Your pain, whatever it may be, is simply a representation of some greater cycle that is suddenly brought into your life to reveal similarity in qualities, not to punish you. Up to now, the only thing that's taken place inside of you has been a process of instantaneous separation from the similarity revealed. That separation is produced by resistance, and resistance guarantees repetition and that you will remain stuck to the thing you resist.

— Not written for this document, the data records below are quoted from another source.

<file path="config.mk">
export PLATFORM = sky130hd
export DESIGN_NAME = journal_record_validator_unit_flat
export DESIGN_NICKNAME = d
export VERILOG_FILES = /design/src/rtl/jrv_pkg.sv /design/src/rtl/jrv_if.sv /design/src/rtl/jrv_cfg_regs.sv /design/src/rtl/jrv_core.sv /design/src/rtl/journal_record_validator_unit.sv /design/src/flat_wrapper.sv
export SDC_FILE = /design/constraint.sdc
export NUM_CORES = 1
export LEC_CHECK = 0
export BUFFER_PORTS_ARGS = -buffer_cell sky130_fd_sc_hd__buf_4
export CAP_MARGIN = 0
export CELL_PAD_IN_SITES_DETAIL_PLACEMENT = 0
export CELL_PAD_IN_SITES_GLOBAL_PLACEMENT = 1
export CORE_ASPECT_RATIO = 2
export CORE_UTILIZATION = 35
export DETAILED_ROUTE_END_ITERATION = 8
export GPL_ROUTABILITY_DRIVEN = 0
export PLACE_DENSITY_LB_ADDON = 0.1
export SYNTH_ARGS = -nofsm -noshare
export SYNTH_HDL_FRONTEND = slang
export SYNTH_SLANG_ARGS = --single-unit
</file>
<file path="constraint.sdc">
create_clock -name clk_i -period 16.4 [get_ports clk_i]
set_clock_uncertainty 0.1 [all_clocks]
set_input_delay 0.82 -clock clk_i [delete_from_list [all_inputs] [get_ports clk_i]]
set_output_delay 0.82 -clock clk_i [all_outputs]
set_load 0.01 [all_outputs]
</file>
<file path="src/rtl/jrv_pkg.sv">
// ============================================================================
// Journal record validator package
// Shared types, constants and the CRC-32 byte step for the record validator.
// ============================================================================
`default_nettype none

package jrv_pkg;

  // Position counter width and its saturation value.
  localparam int unsigned PosW = 20;
  localparam logic [PosW-1:0] PosMax = '1;

  // Fixed header layout.
  localparam int unsigned HeaderBytes = 24;
  localparam int unsigned OffsetW = 5;

  // Default payload limit for the top-level parameter.
  localparam int unsigned MaxPayloadDef = 65536;

  // Configuration register widths and reset values.
  localparam int unsigned MaxCfgW = 17;
  localparam logic [31:0] SchemaVersionReset = 32'd1;
  localparam logic [MaxCfgW-1:0] MaxPayloadReset = 17'h10000;

  // Register map: the register index is byte address bit 2.
  localparam int unsigned AddrW = 3;
  localparam logic RegSchemaVersion = 1'b0;
  localparam logic RegMaxPayload = 1'b1;

  // Reflected CRC-32 polynomial.
  localparam logic [31:0] CrcPoly = 32'hedb88320;

  // Eight-byte magic; the first four bytes are the reserved prefix.
  localparam logic [7:0] Magic [8] = '{8'h56, 8'h4f, 8'h56, 8'h45,
                                       8'h43, 8'h55, 8'h52, 8'h52};

  // Verdict codes.
  typedef enum logic [1:0] {
    StTyped   = 2'd0,
    StLegacy  = 2'd1,
    StCorrupt = 2'd2
  } status_e;

  // Configuration register contents.
  typedef struct packed {
    logic [31:0]        schema_version;
    logic [MaxCfgW-1:0] max_payload_bytes;
  } cfg_t;

  // One verdict.
  typedef struct packed {
    status_e             status;
    logic [31:0]         kind;
    logic [OffsetW-1:0]  payload_offset;
    logic [PosW-1:0]     payload_length;
    logic                length_saturated;
  } result_t;

  // One byte of a reflected CRC-32, bit by bit.
  function automatic logic [31:0] crc_byte(input logic [31:0] crc_in,
                                           input logic [7:0] data);
    logic [31:0] crc;
    crc = crc_in ^ {24'h000000, data};
    for (int i = 0; i < 8; i++) begin
      crc = (crc >> 1) ^ (crc[0] ? CrcPoly : 32'h0);
    end
    return crc;
  endfunction

endpackage

`default_nettype wire

</file>
<file path="src/rtl/jrv_if.sv">
// ============================================================================
// Journal record validator channels
// Valid/ready channels for record bytes in and verdicts out.
// ============================================================================
`default_nettype none

// Record byte channel.
interface jrv_in_if;
  logic       valid;
  logic       ready;
  logic [7:0] data_byte;
  logic       last;
  logic       empty_record;

  modport source(output valid, output data_byte, output last, output empty_record,
                 input ready);
  modport sink(input valid, input data_byte, input last, input empty_record,
               output ready);
endinterface

// Verdict channel.
interface jrv_out_if;
  logic        valid;
  logic        ready;
  logic [1:0]  status;
  logic [31:0] kind;
  logic [4:0]  payload_offset;
  logic [19:0] payload_length;
  logic        length_saturated;

  modport source(output valid, output status, output kind, output payload_offset,
                 output payload_length, output length_saturated, input ready);
  modport sink(input valid, input status, input kind, input payload_offset,
               input payload_length, input length_saturated, output ready);
endinterface

`default_nettype wire

</file>
<file path="src/rtl/jrv_cfg_regs.sv">
// ============================================================================
// Journal record validator configuration registers
// APB-style register file holding the schema version and payload limit.
// ============================================================================
`default_nettype none

module jrv_cfg_regs (
  input  wire logic                      clk_i,
  input  wire logic                      rst_ni,
  input  wire logic                      psel,
  input  wire logic                      penable,
  input  wire logic                      pwrite,
  input  wire logic [jrv_pkg::AddrW-1:0] paddr,
  input  wire logic [31:0]               pwdata,
  output logic      [31:0]               prdata,
  output logic                           pready,
  output jrv_pkg::cfg_t                  cfg_o
);
  import jrv_pkg::*;

  cfg_t cfg_q;
  logic wr_en;
  logic reg_sel;

  // The port never stalls.
  assign pready  = 1'b1;
  assign wr_en   = psel && penable && pwrite;
  assign reg_sel = paddr[2];

  // Register writes.
  always_ff @(posedge clk_i or negedge rst_ni) begin
    if (!rst_ni) begin
      cfg_q.schema_version    <= SchemaVersionReset;
      cfg_q.max_payload_bytes <= MaxPayloadReset;
    end else if (wr_en) begin
      unique case (reg_sel)
        RegSchemaVersion: cfg_q.schema_version    <= pwdata;
        RegMaxPayload:    cfg_q.max_payload_bytes <= pwdata[MaxCfgW-1:0];
        default: ;
      endcase
    end
  end

  // Register read back.
  always_comb begin
    unique case (reg_sel)
      RegSchemaVersion: prdata = cfg_q.schema_version;
      RegMaxPayload:    prdata = {{(32-MaxCfgW){1'b0}}, cfg_q.max_payload_bytes};
      default:          prdata = '0;
    endcase
  end

  assign cfg_o = cfg_q;

endmodule

`default_nettype wire

</file>
<file path="src/rtl/jrv_core.sv">
// ============================================================================
// Journal record validator core
// Per-record state, header capture, payload CRC and the end-of-record verdict.
// ============================================================================
`default_nettype none

module jrv_core #(
  parameter int unsigned MAX_PAYLOAD = jrv_pkg::MaxPayloadDef
) (
  input  wire logic            clk_i,
  input  wire logic            rst_ni,
  input  wire logic            take_i,
  input  wire logic [7:0]      data_byte_i,
  input  wire logic            last_i,
  input  wire logic            empty_record_i,
  input  wire jrv_pkg::cfg_t   cfg_i,
  output logic                 finish_o,
  output jrv_pkg::result_t     result_o
);
  import jrv_pkg::*;

  localparam logic [31:0] MaxPayloadW = 32'(MAX_PAYLOAD);

  typedef struct packed {
    logic [PosW-1:0] pos;
    logic            prefix_ok;
    logic            magic_ok;
    logic [31:0]     version;
    logic [31:0]     kind;
    logic [31:0]     length;
    logic [31:0]     hdr_crc;
    logic [31:0]     crc;
    logic            ovf;
  } rec_state_t;

  localparam rec_state_t RecClear = '{
    pos: '0, prefix_ok: 1'b1, magic_ok: 1'b1, version: '0, kind: '0,
    length: '0, hdr_crc: '0, crc: '1, ovf: 1'b0
  };

  rec_state_t st_q, st_d;
  rec_state_t taken;
  rec_state_t fin_st;
  logic [PosW-1:0] p;
  logic [4:0]      lane;
  logic [31:0]     limit;
  logic            has_prefix;
  logic            has_magic;
  logic            typed_ok;

  assign finish_o = empty_record_i || last_i;
  assign limit = (MaxPayloadW < {15'd0, cfg_i.max_payload_bytes})
               ? MaxPayloadW : {15'd0, cfg_i.max_payload_bytes};

  // State after taking the incoming byte.
  always_comb begin
    taken = st_q;
    p     = st_q.pos;
    lane  = {p[1:0], 3'b000};
    if (p < PosW'(8)) begin
      if (data_byte_i != Magic[p[2:0]]) begin
        taken.magic_ok = 1'b0;
        if (p < PosW'(4)) begin
          taken.prefix_ok = 1'b0;
        end
      end
    end else if (p < PosW'(12)) begin
      taken.version[lane +: 8] = data_byte_i;
    end else if (p < PosW'(16)) begin
      taken.kind[lane +: 8] = data_byte_i;
    end else if (p < PosW'(20)) begin
      taken.length[lane +: 8] = data_byte_i;
    end else if (p < PosW'(HeaderBytes)) begin
      taken.hdr_crc[lane +: 8] = data_byte_i;
    end else begin
      taken.crc = crc_byte(st_q.crc, data_byte_i);
    end
    if (p == PosMax) begin
      taken.ovf = 1'b1;
    end else begin
      taken.pos = p + PosW'(1);
    end
  end

  // Verdict from the state at the end of the record.
  always_comb begin
    fin_st     = empty_record_i ? st_q : taken;
    has_prefix = (fin_st.pos >= PosW'(4)) && fin_st.prefix_ok;
    has_magic  = (fin_st.pos >= PosW'(8)) && fin_st.magic_ok;
    typed_ok   = (fin_st.pos >= PosW'(HeaderBytes))
              && (fin_st.version == cfg_i.schema_version)
              && (fin_st.kind != 32'd0)
              && (fin_st.length <= limit)
              && !fin_st.ovf
              && ({13'd0, fin_st.pos} == (33'(HeaderBytes) + {1'b0, fin_st.length}))
              && ((fin_st.crc ^ 32'hffffffff) == fin_st.hdr_crc);

    result_o.status           = StCorrupt;
    result_o.kind             = '0;
    result_o.payload_offset   = '0;
    result_o.payload_length   = '0;
    result_o.length_saturated = fin_st.ovf;
    if (!has_magic) begin
      if (!has_prefix) begin
        result_o.status         = StLegacy;
        result_o.payload_length = fin_st.pos;
      end
    end else if (typed_ok) begin
      result_o.status         = StTyped;
      result_o.kind           = fin_st.kind;
      result_o.payload_offset = OffsetW'(HeaderBytes);
      result_o.payload_length = fin_st.length[PosW-1:0];
    end
  end

  // Next record state: cleared after each verdict.
  always_comb begin
    st_d = st_q;
    if (take_i) begin
      st_d = finish_o ? RecClear : taken;
    end
  end

  always_ff @(posedge clk_i or negedge rst_ni) begin
    if (!rst_ni) begin
      st_q <= RecClear;
    end else begin
      st_q <= st_d;
    end
  end

endmodule

`default_nettype wire

</file>
<file path="src/rtl/journal_record_validator_unit.sv">
// ============================================================================
// Journal record validator unit
// Byte-stream record checker giving one verdict per stored record.
// ============================================================================
// Record bytes enter one per request on the input channel, with a last mark or
// an empty-record mark, and each record yields one verdict request: typed
// valid, legacy untyped or corrupt. The unit takes one byte per cycle unless a
// byte that ends a record waits on a full verdict slot; a byte is held in the
// input register and, when it ends a record, its verdict is loaded into the
// output register as that byte is taken. The per-byte CRC step and header
// capture are one pass of logic between those registers. A waiting verdict
// holds only bytes that end a record; other bytes keep flowing. Write the
// registers only while idle.
`default_nettype none

module journal_record_validator_unit #(
  parameter int unsigned MAX_PAYLOAD = jrv_pkg::MaxPayloadDef
) (
  input  wire logic                      clk_i,
  input  wire logic                      rst_ni,
  input  wire logic                      psel,
  input  wire logic                      penable,
  input  wire logic                      pwrite,
  input  wire logic [jrv_pkg::AddrW-1:0] paddr,
  input  wire logic [31:0]               pwdata,
  output logic      [31:0]               prdata,
  output logic                           pready,
  jrv_in_if.sink                         in_if,
  jrv_out_if.source                      out_if
);
  import jrv_pkg::*;

  cfg_t       cfg;
  result_t    core_res;
  result_t    res_q;
  logic       core_fin;
  logic       core_take;
  logic       in_valid_q;
  logic [7:0] in_byte_q;
  logic       in_last_q;
  logic       in_empty_q;
  logic       out_valid_q;

  jrv_cfg_regs u_cfg (
    .clk_i  (clk_i),
    .rst_ni (rst_ni),
    .psel   (psel),
    .penable(penable),
    .pwrite (pwrite),
    .paddr  (paddr),
    .pwdata (pwdata),
    .prdata (prdata),
    .pready (pready),
    .cfg_o  (cfg)
  );

  // The held byte moves on unless it ends a record and the verdict slot is full.
  assign core_take = in_valid_q && (!core_fin || !out_valid_q || out_if.ready);
  assign in_if.ready = !in_valid_q || core_take;

  jrv_core #(
    .MAX_PAYLOAD(MAX_PAYLOAD)
  ) u_core (
    .clk_i         (clk_i),
    .rst_ni        (rst_ni),
    .take_i        (core_take),
    .data_byte_i   (in_byte_q),
    .last_i        (in_last_q),
    .empty_record_i(in_empty_q),
    .cfg_i         (cfg),
    .finish_o      (core_fin),
    .result_o      (core_res)
  );

  // Input register.
  always_ff @(posedge clk_i or negedge rst_ni) begin
    if (!rst_ni) begin
      in_valid_q <= 1'b0;
    end else if (in_if.ready) begin
      in_valid_q <= in_if.valid;
    end
  end

  always_ff @(posedge clk_i) begin
    if (in_if.ready && in_if.valid) begin
      in_byte_q  <= in_if.data_byte;
      in_last_q  <= in_if.last;
      in_empty_q <= in_if.empty_record;
    end
  end

  // Verdict register.
  always_ff @(posedge clk_i or negedge rst_ni) begin
    if (!rst_ni) begin
      out_valid_q <= 1'b0;
    end else if (core_take && core_fin) begin
      out_valid_q <= 1'b1;
    end else if (out_if.ready) begin
      out_valid_q <= 1'b0;
    end
  end

  always_ff @(posedge clk_i) begin
    if (core_take && core_fin) begin
      res_q <= core_res;
    end
  end

  assign out_if.valid            = out_valid_q;
  assign out_if.status           = res_q.status;
  assign out_if.kind             = res_q.kind;
  assign out_if.payload_offset   = res_q.payload_offset;
  assign out_if.payload_length   = res_q.payload_length;
  assign out_if.length_saturated = res_q.length_saturated;

endmodule

`default_nettype wire

</file>
<file path="src/flat_wrapper.sv">
// flat-port wrapper written by rule: the top's interface ports become plain ports
module journal_record_validator_unit_flat import jrv_pkg::*;
#(
  parameter int unsigned MAX_PAYLOAD = jrv_pkg::MaxPayloadDef
)
  (clk_i, rst_ni, psel, penable, pwrite, paddr, pwdata, prdata, pready, in_if_valid, in_if_data_byte, in_if_last, in_if_empty_record, in_if_ready, out_if_valid, out_if_status, out_if_kind, out_if_payload_offset, out_if_payload_length, out_if_length_saturated, out_if_ready);
  jrv_in_if in_if_i ();
  jrv_out_if out_if_i ();
  input  wire logic clk_i;
  input  wire logic rst_ni;
  input  wire logic psel;
  input  wire logic penable;
  input  wire logic pwrite;
  input  wire logic [jrv_pkg::AddrW-1:0] paddr;
  input  wire logic [31:0] pwdata;
  output logic      [31:0] prdata;
  output logic pready;
  input wire logic [$bits(in_if_i.valid)-1:0] in_if_valid;
  input wire logic [$bits(in_if_i.data_byte)-1:0] in_if_data_byte;
  input wire logic [$bits(in_if_i.last)-1:0] in_if_last;
  input wire logic [$bits(in_if_i.empty_record)-1:0] in_if_empty_record;
  output wire logic [$bits(in_if_i.ready)-1:0] in_if_ready;
  output wire logic [$bits(out_if_i.valid)-1:0] out_if_valid;
  output wire logic [$bits(out_if_i.status)-1:0] out_if_status;
  output wire logic [$bits(out_if_i.kind)-1:0] out_if_kind;
  output wire logic [$bits(out_if_i.payload_offset)-1:0] out_if_payload_offset;
  output wire logic [$bits(out_if_i.payload_length)-1:0] out_if_payload_length;
  output wire logic [$bits(out_if_i.length_saturated)-1:0] out_if_length_saturated;
  input wire logic [$bits(out_if_i.ready)-1:0] out_if_ready;
  assign in_if_i.valid = in_if_valid;
  assign in_if_i.data_byte = in_if_data_byte;
  assign in_if_i.last = in_if_last;
  assign in_if_i.empty_record = in_if_empty_record;
  assign in_if_ready = in_if_i.ready;
  assign out_if_valid = out_if_i.valid;
  assign out_if_status = out_if_i.status;
  assign out_if_kind = out_if_i.kind;
  assign out_if_payload_offset = out_if_i.payload_offset;
  assign out_if_payload_length = out_if_i.payload_length;
  assign out_if_length_saturated = out_if_i.length_saturated;
  assign out_if_i.ready = out_if_ready;
  journal_record_validator_unit #(.MAX_PAYLOAD(MAX_PAYLOAD)) u_core (.clk_i(clk_i), .rst_ni(rst_ni), .psel(psel), .penable(penable), .pwrite(pwrite), .paddr(paddr), .pwdata(pwdata), .prdata(prdata), .pready(pready), .in_if(in_if_i), .out_if(out_if_i));
endmodule
</file>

So what's the alternative? You begin to understand that in such moments you can agree to redeem the quality, the character, that you not only didn't know was there but that you don't want there. And what does it mean to "redeem" it? It means to understand that the experience of the thing you don't want is not proof of dissimilarity. See, you think that when it comes to anger, fear, or grief, "I have no similarity with that! That's why I resist it!" No. The only reason you know that quality is because of similarity, else you couldn't know it! True redemption is in the moment you agree to the similarity and are united by taking back possession of the thing that is similar inside of you that you never could understand or accept.
So, "I buy you back." But it isn't "I" that buys it back. It's Love that buys it back. "I buy you back; I take you back" is the story of The Prodigal Son returning home. But to buy it back costs a pretty penny, doesn't it? Because in order to buy it back, you have to stand inwardly in the place where this similarity has been revealed, and instead of the pain of the dissimilarity that you feel (and, by the way, the pain you feel in those moments is not due to what your mind is telling you), you buy it back.

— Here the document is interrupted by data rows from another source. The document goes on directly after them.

File: src/hdl/kvk_if.sv
// Valid/ready channel interfaces for the input tick and the estimate result.
// No dependencies.
`default_nettype none


interface kvk_out_if;
    logic               valid;
    logic               ready;
    logic signed [31:0] est_vel_x;
    logic signed [31:0] est_vel_y;
    logic               est_active;

    modport source (output valid, est_vel_x, est_vel_y, est_active, input ready);
    modport sink (input valid, est_vel_x, est_vel_y, est_active, output ready);
endinterface

`default_nettype wire

File: src/hdl/kvk_merge.sv
// Output stage: joins the two lane estimates and the activity flag into one
// result transaction and holds it until taken. Depends on kvk_if.
`default_nettype none

module kvk_merge (
    input  wire logic               i_clk,
    input  wire logic               i_rst_n,
    input  wire logic               i_load,
    input  wire logic signed [31:0] i_vel_x,
    input  wire logic signed [31:0] i_vel_y,
    input  wire logic               i_active,
    output logic                    o_free,
    kvk_out_if.source               o_out
);
    logic               r_valid;
    logic signed [31:0] r_vx, r_vy;
    logic               r_act;

    // Valid flag of the result register.
    always_ff @(posedge i_clk) begin
        if (!i_rst_n) begin
            r_valid <= 1'b0;
        end else if (i_load) begin
            r_valid <= 1'b1;
        end else if (o_out.ready) begin
            r_valid <= 1'b0;
        end
    end

    // Result payload.
    always_ff @(posedge i_clk) begin
        if (i_load) begin
            r_vx  <= i_vel_x;
            r_vy  <= i_vel_y;
            r_act <= i_active;
        end
    end

    assign o_free           = !r_valid || o_out.ready;
    assign o_out.valid      = r_valid;
    assign o_out.est_vel_x  = r_vx;
    assign o_out.est_vel_y  = r_vy;
    assign o_out.est_active = r_act;

endmodule

`default_nettype wire

File: src/flat_wrapper.sv
// flat-port wrapper written by rule: the top's interface ports become plain ports
module kvk_merge_flat 
  (i_clk, i_rst_n, i_load, i_vel_x, i_vel_y, i_active, o_free, o_out_valid, o_out_est_vel_x, o_out_est_vel_y, o_out_est_active, o_out_ready);
  kvk_out_if o_out_i ();
  input  wire logic i_clk;
  input  wire logic i_rst_n;
  input  wire logic i_load;
  input  wire logic signed [31:0] i_vel_x;
  input  wire logic signed [31:0] i_vel_y;
  input  wire logic i_active;
  output logic o_free;
  output wire logic [$bits(o_out_i.valid)-1:0] o_out_valid;
  output wire logic [$bits(o_out_i.est_vel_x)-1:0] o_out_est_vel_x;
  output wire logic [$bits(o_out_i.est_vel_y)-1:0] o_out_est_vel_y;
  output wire logic [$bits(o_out_i.est_active)-1:0] o_out_est_active;
  input wire logic [$bits(o_out_i.ready)-1:0] o_out_ready;
  assign o_out_valid = o_out_i.valid;
  assign o_out_est_vel_x = o_out_i.est_vel_x;
  assign o_out_est_vel_y = o_out_i.est_vel_y;
  assign o_out_est_active = o_out_i.est_active;
  assign o_out_i.ready = o_out_ready;
  kvk_merge u_core (.i_clk(i_clk), .i_rst_n(i_rst_n), .i_load(i_load), .i_vel_x(i_vel_x), .i_vel_y(i_vel_y), .i_active(i_active), .o_free(o_free), .o_out(o_out_i));
endmodule
File: config.mk
export PLATFORM = sky130hd
export DESIGN_NAME = kvk_merge_flat
export DESIGN_NICKNAME = d
export VERILOG_FILES = /design/src/hdl/kvk_if.sv /design/src/hdl/kvk_merge.sv /design/src/flat_wrapper.sv
export SDC_FILE = /design/constraint.sdc
export NUM_CORES = 1
export LEC_CHECK = 0
export ABC_AREA = 0
export ABC_CLOCK_PERIOD_IN_PS = 800
export BUFFER_PORTS_ARGS = -buffer_cell sky130_fd_sc_hd__buf_2
export CORE_MARGIN = 2
export CORE_UTILIZATION = 40
export CTS_BUF_LIST = sky130_fd_sc_hd__clkbuf_8 sky130_fd_sc_hd__clkbuf_16
export DETAILED_ROUTE_END_ITERATION = 6
export PLACE_DENSITY = 0.78
export SLEW_MARGIN = 20
export SYNTH_ARGS = -nofsm -noshare
export SYNTH_HDL_FRONTEND = slang
export SYNTH_SLANG_ARGS = --single-unit
File: constraint.sdc
create_clock -name i_clk -period 0.8 [get_ports i_clk]
set_input_delay 0.16 -clock i_clk [delete_from_list [all_inputs] [get_ports i_clk]]
set_output_delay 0.16 -clock i_clk [all_outputs]
set_load 0.05 [all_outputs]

This means instead of suffering what you don't want, you suffer the fact of the similarity for the sake of Love. Instead of suffering the unconscious dissimilarity that your mind tells you exists between yourself and the state you don't want, you consciously suffer the similarity that Love has revealed and that Love then integrates. Love takes that nature, that quality, and shows you that the thing you don't want, that nature appearing there, has always existed so that it could be turned into something new and true, something useful and not hateful.
But to do that, to be redeemed, requires conscious suffering, requires a sacrifice. No sacrifice, no redemption. Why? Because the sacrifice is you yielding up the self that resists, that believes it's dissimilar to the character that's been revealed -- that whole sense of self that exists solely for the purpose of appearing in those moments when some pain comes to prove that it's not your pain and has nothing to do with your character. It's serving to reveal to you a beautiful process by which invisible and visible can work together to produce inside of you a reunification. Heaven and earth meet. You fulfill your purpose through redemption, by becoming the instrument and material of redemption.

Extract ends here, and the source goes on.